Return only the lines of the listing below that run from the line with "export SLEW_MARGIN = 0" through the line with "create_clock -name clk", both ends included, exactly as written.
=-=-=
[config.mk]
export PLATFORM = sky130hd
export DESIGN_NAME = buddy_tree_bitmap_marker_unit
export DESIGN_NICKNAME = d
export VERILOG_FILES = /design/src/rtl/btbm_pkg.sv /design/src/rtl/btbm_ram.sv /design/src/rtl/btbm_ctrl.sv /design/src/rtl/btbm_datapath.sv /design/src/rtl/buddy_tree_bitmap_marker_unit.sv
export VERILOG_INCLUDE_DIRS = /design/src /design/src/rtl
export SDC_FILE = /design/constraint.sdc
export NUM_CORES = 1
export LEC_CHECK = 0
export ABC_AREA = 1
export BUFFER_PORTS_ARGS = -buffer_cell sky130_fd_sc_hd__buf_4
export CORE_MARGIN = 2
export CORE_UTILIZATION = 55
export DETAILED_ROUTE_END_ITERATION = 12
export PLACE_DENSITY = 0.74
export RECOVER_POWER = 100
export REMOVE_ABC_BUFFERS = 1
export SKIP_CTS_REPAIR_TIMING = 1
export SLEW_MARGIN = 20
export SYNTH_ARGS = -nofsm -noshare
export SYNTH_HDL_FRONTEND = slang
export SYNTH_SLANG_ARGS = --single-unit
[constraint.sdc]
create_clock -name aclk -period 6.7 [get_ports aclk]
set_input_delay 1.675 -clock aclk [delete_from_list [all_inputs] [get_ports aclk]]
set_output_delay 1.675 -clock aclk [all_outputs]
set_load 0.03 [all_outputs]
=-=-=
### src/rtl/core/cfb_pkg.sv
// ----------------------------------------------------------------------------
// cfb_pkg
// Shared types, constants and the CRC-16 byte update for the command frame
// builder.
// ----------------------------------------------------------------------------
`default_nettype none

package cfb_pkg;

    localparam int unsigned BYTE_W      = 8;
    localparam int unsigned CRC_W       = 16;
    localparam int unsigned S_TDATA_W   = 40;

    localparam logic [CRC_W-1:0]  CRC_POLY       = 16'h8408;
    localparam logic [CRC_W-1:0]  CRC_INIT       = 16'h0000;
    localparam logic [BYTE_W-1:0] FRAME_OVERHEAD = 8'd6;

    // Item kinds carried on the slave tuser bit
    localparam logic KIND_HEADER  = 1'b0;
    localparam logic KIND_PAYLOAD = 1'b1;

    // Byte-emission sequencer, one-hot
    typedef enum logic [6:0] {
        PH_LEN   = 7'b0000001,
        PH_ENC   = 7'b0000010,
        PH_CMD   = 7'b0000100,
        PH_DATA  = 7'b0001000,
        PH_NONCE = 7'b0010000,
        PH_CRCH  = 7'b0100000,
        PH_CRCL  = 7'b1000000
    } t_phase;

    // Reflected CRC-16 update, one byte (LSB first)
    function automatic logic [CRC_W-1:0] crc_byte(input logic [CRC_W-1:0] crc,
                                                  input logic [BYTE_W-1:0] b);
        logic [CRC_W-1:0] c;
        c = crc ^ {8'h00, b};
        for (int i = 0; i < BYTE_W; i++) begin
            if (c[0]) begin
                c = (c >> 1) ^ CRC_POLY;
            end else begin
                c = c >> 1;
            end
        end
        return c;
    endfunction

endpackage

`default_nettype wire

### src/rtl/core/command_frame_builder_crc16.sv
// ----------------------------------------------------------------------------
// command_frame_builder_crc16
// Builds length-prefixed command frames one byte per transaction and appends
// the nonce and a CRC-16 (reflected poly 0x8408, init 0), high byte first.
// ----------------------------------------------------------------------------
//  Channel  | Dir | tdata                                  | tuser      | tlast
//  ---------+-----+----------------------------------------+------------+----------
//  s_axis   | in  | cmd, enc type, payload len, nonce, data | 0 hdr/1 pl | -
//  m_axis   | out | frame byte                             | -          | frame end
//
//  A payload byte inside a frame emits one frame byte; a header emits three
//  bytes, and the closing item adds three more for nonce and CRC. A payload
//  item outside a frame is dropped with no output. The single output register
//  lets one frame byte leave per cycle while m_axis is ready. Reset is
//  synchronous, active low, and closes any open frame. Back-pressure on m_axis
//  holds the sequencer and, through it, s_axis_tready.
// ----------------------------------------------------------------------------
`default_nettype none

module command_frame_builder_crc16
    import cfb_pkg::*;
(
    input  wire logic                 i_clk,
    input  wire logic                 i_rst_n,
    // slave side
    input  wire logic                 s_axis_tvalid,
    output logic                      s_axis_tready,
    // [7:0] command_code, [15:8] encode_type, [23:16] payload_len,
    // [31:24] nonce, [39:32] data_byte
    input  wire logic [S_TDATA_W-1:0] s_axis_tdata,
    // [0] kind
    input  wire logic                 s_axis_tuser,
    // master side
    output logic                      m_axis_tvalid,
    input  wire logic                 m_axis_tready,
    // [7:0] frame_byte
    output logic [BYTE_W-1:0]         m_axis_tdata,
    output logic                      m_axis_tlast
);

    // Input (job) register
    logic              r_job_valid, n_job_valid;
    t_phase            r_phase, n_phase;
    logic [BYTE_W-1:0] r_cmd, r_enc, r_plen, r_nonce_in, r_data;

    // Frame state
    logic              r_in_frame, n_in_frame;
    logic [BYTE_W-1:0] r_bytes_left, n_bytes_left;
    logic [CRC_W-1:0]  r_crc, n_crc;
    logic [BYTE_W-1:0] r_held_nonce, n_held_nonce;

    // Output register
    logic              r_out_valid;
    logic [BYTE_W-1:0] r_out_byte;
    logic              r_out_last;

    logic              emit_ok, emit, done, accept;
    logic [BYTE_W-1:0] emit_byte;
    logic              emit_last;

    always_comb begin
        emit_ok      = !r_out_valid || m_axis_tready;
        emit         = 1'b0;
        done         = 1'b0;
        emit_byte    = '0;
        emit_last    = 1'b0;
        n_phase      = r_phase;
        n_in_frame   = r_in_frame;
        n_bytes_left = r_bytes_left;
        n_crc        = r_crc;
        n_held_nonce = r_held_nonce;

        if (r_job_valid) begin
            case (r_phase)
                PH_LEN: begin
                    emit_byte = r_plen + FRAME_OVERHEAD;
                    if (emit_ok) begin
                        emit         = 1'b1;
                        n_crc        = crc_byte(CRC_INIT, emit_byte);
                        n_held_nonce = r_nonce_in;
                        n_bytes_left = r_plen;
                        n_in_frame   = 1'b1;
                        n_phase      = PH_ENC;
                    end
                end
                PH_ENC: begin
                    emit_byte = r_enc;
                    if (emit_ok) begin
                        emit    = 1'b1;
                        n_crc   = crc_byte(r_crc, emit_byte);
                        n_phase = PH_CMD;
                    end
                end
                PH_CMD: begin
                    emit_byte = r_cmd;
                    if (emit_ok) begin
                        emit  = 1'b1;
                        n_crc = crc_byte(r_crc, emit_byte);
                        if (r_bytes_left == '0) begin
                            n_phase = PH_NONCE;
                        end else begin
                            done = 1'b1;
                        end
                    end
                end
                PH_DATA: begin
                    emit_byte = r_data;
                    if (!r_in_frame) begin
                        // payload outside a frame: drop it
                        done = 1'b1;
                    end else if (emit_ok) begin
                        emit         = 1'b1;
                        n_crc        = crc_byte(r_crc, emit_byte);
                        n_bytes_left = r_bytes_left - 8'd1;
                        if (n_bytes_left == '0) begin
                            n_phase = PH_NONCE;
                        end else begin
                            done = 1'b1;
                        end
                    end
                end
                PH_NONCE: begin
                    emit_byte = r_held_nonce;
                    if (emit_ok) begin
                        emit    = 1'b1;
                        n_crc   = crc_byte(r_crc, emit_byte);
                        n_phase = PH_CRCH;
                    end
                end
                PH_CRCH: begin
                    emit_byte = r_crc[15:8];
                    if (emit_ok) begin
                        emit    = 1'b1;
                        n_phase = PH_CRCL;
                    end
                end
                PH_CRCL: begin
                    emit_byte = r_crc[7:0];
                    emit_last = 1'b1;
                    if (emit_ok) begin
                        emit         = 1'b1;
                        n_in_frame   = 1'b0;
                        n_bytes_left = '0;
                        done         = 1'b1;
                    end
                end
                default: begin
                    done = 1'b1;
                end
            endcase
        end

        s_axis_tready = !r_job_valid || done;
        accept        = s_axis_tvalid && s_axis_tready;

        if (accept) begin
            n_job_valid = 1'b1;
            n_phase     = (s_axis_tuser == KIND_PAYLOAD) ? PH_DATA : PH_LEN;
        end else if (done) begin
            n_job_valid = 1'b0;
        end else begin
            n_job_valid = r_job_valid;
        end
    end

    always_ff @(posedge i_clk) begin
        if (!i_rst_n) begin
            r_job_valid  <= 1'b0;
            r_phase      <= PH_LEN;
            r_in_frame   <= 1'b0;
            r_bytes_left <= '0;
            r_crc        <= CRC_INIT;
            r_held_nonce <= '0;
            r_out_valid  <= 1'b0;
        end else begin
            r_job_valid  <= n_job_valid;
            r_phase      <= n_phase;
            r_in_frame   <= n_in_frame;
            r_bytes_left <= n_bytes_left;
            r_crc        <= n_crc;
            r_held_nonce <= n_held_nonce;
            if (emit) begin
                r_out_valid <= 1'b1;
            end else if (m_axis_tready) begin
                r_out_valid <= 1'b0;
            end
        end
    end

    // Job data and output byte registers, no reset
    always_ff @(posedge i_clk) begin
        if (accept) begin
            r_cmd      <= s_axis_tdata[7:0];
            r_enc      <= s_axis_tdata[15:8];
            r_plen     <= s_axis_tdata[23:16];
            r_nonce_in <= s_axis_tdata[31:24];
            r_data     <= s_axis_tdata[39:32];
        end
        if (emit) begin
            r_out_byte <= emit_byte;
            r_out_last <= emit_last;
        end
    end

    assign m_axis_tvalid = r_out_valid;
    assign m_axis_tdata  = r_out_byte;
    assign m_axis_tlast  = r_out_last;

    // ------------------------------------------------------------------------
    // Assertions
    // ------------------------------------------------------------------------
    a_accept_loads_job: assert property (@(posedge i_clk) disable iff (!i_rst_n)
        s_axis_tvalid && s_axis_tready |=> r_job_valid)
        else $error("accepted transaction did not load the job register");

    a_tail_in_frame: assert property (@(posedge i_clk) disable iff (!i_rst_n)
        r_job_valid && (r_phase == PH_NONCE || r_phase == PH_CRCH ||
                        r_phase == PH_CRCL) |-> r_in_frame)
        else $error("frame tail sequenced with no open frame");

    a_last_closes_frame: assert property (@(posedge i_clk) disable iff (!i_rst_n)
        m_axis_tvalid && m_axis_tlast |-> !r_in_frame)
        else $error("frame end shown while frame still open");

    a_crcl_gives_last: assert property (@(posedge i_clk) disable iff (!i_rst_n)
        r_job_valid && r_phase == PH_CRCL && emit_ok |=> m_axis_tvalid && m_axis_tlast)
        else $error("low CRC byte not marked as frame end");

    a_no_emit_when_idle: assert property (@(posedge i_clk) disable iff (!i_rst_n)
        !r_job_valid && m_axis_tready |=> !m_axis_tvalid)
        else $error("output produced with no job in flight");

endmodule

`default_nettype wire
=-=-=
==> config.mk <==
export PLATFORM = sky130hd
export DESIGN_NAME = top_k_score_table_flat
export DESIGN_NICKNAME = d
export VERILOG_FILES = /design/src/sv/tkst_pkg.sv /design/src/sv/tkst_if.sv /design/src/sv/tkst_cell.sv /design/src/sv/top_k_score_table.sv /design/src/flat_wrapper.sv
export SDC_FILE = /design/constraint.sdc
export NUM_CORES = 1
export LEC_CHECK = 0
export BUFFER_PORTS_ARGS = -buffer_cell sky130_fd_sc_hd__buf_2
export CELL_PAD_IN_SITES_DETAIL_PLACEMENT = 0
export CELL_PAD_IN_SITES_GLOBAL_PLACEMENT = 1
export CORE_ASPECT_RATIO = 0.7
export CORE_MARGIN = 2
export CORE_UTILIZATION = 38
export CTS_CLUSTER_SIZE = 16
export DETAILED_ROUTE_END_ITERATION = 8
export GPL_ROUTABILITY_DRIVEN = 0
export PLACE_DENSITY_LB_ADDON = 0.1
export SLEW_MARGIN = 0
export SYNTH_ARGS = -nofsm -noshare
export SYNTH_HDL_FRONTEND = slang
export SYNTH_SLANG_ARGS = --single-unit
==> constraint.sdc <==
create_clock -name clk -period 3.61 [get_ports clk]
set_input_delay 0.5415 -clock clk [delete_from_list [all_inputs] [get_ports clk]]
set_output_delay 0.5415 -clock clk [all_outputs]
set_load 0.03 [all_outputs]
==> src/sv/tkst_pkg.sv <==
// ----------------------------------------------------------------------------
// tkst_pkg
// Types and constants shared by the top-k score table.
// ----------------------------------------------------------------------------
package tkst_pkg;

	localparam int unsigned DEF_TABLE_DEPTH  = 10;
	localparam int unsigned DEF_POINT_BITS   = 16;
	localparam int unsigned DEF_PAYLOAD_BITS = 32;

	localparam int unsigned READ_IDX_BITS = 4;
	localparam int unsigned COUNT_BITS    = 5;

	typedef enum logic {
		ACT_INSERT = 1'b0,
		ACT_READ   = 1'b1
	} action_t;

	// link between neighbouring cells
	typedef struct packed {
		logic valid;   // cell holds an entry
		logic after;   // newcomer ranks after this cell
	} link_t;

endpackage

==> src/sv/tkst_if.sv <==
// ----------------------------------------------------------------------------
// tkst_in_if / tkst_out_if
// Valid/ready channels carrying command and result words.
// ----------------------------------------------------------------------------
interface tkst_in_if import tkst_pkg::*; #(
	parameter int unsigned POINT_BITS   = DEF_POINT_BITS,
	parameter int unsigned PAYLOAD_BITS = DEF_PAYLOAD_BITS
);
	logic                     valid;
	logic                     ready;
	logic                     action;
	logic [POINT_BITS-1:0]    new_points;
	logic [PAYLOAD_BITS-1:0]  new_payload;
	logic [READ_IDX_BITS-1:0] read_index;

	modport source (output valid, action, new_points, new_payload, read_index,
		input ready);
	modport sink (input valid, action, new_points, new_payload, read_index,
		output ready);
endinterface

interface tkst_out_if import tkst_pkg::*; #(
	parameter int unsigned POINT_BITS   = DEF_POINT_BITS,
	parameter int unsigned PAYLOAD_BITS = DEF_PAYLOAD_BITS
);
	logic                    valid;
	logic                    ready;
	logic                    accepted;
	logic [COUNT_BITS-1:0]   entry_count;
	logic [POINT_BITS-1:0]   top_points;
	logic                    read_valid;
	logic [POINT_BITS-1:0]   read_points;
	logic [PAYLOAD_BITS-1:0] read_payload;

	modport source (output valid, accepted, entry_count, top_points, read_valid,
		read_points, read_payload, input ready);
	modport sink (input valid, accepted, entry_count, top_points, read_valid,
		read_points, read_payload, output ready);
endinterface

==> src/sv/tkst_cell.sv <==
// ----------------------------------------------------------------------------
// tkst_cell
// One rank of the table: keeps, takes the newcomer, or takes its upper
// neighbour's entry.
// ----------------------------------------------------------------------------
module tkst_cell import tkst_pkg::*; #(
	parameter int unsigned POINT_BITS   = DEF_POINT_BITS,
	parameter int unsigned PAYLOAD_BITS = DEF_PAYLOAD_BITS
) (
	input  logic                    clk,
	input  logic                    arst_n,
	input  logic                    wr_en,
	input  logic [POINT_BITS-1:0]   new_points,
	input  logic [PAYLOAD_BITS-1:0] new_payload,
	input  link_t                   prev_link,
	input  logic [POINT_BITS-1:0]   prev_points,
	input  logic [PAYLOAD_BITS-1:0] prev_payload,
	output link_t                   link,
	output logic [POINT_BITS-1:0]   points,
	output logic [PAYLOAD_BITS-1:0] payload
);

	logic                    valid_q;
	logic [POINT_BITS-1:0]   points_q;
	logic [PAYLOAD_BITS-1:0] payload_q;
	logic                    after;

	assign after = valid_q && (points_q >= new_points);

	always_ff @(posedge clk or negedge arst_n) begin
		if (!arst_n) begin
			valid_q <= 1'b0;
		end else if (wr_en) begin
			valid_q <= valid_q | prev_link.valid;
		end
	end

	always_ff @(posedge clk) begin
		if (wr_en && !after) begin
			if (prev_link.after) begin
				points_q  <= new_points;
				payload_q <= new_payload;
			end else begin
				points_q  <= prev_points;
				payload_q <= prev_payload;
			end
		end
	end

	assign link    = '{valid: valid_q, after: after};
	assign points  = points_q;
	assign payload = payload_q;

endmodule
=-=-=
▸ Result for this task:
export SLEW_MARGIN = 0
export SYNTH_ARGS = -nofsm -noshare
export SYNTH_HDL_FRONTEND = slang
export SYNTH_SLANG_ARGS = --single-unit
==> constraint.sdc <==
create_clock -name clk -period 3.61 [get_ports clk]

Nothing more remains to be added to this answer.